AIM OF THE EXERCISE
Among the entries below, find the lines with the word "pass" and copy them.
[[ RECORD EXCERPTS open ]]
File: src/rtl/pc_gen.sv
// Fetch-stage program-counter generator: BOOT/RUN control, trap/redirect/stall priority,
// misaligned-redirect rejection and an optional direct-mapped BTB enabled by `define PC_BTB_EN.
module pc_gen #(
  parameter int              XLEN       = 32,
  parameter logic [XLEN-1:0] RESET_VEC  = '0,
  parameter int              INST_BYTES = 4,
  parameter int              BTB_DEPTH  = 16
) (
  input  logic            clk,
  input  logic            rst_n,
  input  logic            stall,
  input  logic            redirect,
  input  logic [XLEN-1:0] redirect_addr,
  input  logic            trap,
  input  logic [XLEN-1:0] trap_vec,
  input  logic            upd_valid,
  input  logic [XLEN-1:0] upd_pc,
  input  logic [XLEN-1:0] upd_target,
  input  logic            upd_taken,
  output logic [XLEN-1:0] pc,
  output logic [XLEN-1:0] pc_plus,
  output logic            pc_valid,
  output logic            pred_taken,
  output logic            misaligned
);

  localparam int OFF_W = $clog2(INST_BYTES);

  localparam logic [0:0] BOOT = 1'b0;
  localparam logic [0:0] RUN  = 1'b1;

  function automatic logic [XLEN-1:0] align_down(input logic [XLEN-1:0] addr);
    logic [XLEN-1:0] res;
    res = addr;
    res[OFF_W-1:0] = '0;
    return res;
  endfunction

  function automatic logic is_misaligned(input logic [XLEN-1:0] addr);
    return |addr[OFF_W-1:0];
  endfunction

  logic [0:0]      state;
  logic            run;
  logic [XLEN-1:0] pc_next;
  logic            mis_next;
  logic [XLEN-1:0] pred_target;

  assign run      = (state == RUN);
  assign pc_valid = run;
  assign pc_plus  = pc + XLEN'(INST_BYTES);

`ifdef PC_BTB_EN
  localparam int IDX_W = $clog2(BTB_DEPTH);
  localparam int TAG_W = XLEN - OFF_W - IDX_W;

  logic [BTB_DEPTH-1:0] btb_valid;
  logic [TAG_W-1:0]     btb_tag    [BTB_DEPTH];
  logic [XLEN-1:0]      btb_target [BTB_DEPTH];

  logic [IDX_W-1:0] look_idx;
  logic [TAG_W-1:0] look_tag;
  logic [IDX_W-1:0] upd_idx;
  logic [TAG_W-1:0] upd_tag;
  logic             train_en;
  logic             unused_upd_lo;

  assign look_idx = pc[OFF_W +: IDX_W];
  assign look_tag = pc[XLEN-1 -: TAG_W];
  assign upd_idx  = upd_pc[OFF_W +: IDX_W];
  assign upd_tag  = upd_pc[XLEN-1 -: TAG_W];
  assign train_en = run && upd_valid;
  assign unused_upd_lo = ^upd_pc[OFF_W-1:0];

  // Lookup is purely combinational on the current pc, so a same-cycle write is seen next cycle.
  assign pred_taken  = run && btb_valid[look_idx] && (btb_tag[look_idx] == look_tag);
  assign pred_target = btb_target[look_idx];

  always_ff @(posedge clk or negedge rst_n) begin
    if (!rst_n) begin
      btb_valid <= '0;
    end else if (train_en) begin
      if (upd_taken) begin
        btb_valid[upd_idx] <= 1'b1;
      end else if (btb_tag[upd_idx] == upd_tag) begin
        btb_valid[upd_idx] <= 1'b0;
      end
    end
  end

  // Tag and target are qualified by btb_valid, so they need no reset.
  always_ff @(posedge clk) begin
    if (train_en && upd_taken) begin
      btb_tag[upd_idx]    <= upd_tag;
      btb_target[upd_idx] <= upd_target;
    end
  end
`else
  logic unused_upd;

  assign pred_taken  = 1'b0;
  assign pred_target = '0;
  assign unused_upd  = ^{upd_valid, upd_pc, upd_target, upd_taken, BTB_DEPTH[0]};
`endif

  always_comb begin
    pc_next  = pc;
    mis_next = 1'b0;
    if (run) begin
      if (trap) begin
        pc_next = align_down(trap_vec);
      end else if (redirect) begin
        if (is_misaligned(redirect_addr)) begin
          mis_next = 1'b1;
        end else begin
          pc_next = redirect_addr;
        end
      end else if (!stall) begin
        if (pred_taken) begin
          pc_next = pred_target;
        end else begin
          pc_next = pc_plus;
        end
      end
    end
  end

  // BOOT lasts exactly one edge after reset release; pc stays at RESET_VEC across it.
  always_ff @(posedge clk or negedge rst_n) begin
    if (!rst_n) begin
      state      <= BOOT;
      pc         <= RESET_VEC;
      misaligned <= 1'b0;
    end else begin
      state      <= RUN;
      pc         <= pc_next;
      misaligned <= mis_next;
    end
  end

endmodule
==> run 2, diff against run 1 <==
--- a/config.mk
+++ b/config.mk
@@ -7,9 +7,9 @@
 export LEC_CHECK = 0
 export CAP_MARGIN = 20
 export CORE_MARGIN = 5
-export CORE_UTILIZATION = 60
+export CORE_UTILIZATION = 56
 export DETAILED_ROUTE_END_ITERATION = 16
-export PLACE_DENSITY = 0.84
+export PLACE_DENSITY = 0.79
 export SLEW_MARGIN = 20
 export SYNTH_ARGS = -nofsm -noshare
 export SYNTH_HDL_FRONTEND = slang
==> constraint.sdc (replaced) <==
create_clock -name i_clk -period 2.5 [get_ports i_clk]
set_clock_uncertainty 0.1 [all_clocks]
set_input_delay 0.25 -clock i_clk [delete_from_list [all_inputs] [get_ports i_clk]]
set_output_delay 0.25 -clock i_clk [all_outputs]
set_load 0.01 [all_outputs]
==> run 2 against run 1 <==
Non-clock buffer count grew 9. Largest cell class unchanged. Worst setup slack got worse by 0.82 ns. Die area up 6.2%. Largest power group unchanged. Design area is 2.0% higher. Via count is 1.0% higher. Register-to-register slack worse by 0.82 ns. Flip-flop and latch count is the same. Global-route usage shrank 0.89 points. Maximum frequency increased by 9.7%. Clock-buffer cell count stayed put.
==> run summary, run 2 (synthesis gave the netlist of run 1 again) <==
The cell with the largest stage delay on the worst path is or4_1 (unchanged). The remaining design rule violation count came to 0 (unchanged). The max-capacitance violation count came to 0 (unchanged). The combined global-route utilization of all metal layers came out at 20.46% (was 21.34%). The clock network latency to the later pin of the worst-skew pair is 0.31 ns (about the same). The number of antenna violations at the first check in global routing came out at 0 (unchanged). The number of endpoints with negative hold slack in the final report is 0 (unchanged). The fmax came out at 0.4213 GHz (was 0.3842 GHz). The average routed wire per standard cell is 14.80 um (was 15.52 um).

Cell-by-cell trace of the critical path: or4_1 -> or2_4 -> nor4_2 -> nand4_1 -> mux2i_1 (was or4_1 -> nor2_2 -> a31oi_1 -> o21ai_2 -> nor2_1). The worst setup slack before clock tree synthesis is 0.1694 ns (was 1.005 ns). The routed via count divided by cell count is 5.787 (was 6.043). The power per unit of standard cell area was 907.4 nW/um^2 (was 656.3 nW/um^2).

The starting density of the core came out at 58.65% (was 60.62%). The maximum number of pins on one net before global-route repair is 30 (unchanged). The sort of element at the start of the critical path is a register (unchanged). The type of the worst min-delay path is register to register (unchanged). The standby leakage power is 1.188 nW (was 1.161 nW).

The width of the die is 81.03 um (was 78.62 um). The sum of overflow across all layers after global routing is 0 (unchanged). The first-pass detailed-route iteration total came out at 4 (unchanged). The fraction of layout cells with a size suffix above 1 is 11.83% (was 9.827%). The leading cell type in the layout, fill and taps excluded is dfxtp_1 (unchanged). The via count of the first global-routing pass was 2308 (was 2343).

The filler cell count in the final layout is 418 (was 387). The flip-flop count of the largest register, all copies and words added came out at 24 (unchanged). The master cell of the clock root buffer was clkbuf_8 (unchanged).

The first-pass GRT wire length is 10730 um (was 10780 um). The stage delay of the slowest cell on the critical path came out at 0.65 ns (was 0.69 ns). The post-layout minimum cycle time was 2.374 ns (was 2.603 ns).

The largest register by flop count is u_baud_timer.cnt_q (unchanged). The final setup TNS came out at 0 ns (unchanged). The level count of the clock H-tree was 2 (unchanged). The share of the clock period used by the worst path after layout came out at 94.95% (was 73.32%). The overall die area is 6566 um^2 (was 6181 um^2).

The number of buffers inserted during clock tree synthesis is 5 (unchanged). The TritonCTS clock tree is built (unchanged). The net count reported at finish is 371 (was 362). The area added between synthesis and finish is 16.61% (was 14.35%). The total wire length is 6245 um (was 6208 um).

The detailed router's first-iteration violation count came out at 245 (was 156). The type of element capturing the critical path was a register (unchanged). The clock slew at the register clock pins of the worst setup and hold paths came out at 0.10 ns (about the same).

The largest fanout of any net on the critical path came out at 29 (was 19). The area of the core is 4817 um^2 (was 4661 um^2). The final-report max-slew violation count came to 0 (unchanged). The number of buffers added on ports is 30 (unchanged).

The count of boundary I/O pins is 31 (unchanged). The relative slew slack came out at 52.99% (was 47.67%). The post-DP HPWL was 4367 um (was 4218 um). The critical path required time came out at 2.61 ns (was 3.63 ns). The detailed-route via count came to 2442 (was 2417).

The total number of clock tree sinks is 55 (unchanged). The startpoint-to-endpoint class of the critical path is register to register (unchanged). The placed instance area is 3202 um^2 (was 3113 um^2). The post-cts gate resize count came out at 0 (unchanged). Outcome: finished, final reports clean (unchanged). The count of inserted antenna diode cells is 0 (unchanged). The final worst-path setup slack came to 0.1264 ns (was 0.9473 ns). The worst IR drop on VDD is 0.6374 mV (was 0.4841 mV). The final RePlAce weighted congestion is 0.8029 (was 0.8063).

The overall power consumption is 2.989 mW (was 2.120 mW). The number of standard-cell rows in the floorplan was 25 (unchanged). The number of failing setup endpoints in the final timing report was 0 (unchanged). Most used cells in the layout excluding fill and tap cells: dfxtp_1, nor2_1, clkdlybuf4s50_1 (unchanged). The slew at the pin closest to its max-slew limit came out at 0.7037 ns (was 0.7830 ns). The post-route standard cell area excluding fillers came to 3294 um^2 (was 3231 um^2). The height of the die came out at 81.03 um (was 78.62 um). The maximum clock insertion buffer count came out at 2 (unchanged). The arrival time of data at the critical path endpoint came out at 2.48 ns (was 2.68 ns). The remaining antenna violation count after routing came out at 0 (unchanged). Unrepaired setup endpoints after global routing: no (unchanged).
[[ RECORD EXCERPTS closed ]]
OUTPUT FOR THIS TASK
The width of the die is 81.03 um (was 78.62 um). The sum of overflow across all layers after global routing is 0 (unchanged). The first-pass detailed-route iteration total came out at 4 (unchanged). The fraction of layout cells with a size suffix above 1 is 11.83% (was 9.827%). The leading cell type in the layout, fill and taps excluded is dfxtp_1 (unchanged). The via count of the first global-routing pass was 2308 (was 2343).
The first-pass GRT wire length is 10730 um (was 10780 um). The stage delay of the slowest cell on the critical path came out at 0.65 ns (was 0.69 ns). The post-layout minimum cycle time was 2.374 ns (was 2.603 ns).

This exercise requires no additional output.